## YOUR GOAL
Please copy each line of the records below that holds the word "same".

## RECORDS FOR THE TASK
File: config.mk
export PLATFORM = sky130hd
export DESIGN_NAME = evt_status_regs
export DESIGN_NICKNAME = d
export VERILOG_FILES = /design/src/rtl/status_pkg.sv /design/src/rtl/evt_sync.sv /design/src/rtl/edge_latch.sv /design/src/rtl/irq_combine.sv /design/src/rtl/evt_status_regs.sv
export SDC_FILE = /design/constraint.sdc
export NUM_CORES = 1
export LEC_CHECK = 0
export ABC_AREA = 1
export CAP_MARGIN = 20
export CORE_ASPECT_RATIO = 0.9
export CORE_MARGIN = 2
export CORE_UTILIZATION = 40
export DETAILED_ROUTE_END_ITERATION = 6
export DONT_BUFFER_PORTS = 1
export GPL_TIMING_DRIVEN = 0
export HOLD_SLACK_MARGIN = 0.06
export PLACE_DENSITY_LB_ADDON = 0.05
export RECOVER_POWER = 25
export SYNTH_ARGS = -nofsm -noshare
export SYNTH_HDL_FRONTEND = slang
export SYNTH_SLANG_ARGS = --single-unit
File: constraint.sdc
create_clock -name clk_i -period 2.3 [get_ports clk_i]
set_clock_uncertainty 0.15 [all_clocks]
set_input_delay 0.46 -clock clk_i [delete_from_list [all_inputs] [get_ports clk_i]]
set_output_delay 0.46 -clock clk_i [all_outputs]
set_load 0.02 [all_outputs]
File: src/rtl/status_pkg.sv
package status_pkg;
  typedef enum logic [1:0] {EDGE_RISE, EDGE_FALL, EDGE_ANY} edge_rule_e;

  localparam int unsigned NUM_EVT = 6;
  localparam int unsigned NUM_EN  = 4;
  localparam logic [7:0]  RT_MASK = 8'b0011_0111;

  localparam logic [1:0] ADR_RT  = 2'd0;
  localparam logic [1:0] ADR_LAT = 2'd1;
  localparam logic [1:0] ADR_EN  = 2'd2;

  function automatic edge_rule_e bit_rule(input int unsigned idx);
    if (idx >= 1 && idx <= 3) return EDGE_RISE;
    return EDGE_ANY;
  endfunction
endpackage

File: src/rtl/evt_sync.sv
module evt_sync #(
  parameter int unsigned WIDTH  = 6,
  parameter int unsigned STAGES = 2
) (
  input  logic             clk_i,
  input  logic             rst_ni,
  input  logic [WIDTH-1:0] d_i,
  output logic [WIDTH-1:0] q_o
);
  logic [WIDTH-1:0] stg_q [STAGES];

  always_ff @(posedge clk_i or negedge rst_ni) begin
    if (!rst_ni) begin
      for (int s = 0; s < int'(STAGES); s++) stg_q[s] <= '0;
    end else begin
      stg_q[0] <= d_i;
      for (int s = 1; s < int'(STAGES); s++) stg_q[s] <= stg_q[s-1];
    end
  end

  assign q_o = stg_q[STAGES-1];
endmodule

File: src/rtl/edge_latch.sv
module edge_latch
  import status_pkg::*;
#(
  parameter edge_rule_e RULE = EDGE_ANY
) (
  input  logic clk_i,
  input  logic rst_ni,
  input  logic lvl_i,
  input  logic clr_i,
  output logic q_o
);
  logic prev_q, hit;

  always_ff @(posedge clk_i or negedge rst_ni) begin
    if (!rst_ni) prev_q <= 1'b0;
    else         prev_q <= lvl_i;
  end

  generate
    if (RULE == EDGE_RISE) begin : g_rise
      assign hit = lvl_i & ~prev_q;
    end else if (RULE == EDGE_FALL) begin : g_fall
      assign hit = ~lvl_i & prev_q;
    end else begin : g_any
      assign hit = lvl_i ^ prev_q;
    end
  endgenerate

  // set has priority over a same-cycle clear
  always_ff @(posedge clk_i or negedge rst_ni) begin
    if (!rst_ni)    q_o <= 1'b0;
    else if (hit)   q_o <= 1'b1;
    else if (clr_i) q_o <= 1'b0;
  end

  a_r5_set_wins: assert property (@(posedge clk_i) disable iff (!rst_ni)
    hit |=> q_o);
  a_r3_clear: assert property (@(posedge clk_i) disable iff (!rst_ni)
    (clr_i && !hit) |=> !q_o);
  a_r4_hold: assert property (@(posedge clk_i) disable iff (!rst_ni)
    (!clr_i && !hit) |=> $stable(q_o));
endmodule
==
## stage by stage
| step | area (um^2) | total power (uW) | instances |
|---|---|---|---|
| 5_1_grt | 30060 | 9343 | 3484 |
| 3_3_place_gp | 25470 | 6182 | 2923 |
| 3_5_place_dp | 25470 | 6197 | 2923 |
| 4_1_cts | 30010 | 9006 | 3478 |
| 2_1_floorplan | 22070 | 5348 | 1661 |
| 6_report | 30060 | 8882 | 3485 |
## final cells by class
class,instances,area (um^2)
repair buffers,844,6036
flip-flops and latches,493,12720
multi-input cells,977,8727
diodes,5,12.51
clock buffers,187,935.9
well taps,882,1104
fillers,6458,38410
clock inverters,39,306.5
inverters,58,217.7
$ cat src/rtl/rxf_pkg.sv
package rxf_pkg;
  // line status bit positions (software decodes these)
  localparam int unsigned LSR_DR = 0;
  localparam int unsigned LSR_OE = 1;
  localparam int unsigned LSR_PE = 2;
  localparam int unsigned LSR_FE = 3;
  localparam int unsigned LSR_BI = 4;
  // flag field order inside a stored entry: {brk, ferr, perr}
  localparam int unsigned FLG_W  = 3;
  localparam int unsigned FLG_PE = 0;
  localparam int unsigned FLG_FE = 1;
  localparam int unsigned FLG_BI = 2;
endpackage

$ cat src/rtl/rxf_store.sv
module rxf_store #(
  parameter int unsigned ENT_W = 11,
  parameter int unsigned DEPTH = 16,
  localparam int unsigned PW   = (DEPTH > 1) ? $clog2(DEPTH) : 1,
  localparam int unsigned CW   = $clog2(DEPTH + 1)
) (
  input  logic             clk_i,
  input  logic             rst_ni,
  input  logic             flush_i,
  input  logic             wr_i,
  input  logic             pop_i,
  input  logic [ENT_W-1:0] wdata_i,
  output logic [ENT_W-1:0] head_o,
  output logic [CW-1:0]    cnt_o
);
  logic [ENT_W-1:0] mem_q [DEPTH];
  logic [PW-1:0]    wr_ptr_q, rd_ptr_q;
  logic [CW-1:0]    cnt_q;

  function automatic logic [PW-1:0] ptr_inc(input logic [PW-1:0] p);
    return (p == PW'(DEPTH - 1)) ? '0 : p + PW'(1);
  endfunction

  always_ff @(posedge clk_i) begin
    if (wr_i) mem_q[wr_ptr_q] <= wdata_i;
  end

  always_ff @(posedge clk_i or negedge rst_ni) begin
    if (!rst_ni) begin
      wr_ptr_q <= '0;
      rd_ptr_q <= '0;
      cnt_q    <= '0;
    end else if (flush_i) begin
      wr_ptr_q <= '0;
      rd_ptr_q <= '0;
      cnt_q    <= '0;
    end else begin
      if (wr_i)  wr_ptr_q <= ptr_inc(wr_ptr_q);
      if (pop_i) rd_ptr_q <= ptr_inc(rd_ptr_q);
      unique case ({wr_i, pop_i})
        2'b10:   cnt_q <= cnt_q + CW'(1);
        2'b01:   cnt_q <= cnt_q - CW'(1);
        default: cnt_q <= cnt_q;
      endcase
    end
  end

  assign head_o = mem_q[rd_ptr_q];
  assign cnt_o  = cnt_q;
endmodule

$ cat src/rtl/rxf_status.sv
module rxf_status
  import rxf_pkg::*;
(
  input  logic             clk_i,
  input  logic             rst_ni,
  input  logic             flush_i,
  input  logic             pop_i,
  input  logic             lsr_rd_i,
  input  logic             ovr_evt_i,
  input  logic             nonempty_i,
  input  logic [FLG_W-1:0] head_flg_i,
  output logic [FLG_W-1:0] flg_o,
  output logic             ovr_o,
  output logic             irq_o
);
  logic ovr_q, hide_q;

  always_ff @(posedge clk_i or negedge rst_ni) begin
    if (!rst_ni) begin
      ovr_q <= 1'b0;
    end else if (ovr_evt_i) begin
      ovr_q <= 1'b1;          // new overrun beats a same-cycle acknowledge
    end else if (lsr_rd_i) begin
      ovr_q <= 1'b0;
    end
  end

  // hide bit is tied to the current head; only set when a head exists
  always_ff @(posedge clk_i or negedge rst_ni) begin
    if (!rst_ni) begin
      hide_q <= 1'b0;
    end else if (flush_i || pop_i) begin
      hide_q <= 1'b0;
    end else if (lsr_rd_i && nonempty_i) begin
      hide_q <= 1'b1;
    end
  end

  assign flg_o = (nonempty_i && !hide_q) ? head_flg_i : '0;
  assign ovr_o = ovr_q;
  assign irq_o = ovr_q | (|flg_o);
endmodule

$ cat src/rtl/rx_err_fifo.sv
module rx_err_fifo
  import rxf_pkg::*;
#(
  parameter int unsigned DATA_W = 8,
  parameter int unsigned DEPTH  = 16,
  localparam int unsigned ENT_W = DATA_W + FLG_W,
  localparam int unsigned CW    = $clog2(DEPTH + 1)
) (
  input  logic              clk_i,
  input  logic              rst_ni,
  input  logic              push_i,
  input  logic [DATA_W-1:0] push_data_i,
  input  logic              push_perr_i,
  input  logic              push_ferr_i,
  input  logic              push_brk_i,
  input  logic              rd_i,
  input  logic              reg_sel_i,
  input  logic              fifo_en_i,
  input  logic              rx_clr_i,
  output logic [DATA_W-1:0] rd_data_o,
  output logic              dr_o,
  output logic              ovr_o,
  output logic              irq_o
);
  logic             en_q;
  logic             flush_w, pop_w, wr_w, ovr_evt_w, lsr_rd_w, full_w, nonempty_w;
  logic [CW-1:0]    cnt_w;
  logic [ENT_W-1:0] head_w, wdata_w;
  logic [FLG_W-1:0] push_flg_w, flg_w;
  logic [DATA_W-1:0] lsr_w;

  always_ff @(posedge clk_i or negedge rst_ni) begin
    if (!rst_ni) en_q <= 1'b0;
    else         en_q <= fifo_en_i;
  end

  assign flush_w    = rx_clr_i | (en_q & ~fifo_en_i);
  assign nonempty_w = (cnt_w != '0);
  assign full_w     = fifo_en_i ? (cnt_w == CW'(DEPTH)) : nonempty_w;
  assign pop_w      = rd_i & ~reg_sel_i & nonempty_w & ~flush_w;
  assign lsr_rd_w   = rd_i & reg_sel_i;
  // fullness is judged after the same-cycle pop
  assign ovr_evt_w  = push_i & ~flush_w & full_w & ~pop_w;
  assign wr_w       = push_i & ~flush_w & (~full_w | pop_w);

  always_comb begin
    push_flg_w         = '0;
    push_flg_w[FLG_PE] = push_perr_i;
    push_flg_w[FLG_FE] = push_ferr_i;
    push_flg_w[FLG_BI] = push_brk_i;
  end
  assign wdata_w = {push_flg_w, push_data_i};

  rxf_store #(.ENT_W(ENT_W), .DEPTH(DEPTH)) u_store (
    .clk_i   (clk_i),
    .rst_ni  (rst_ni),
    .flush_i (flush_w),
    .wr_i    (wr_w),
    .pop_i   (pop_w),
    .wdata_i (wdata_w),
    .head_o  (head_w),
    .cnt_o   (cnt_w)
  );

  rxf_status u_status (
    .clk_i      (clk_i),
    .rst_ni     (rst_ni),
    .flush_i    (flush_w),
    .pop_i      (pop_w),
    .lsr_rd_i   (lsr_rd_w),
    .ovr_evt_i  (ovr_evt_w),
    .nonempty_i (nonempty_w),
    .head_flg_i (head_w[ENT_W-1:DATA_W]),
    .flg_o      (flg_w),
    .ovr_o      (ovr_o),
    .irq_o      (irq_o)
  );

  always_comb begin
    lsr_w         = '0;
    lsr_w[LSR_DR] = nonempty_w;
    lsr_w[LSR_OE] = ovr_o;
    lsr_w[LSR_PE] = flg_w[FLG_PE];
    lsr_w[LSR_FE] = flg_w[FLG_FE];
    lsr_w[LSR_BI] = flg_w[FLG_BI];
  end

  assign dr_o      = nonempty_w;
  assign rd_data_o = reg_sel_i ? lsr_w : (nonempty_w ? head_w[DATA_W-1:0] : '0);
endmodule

## RESPONSE TO THIS EXERCISE
  // set has priority over a same-cycle clear
      ovr_q <= 1'b1;          // new overrun beats a same-cycle acknowledge
  // fullness is judged after the same-cycle pop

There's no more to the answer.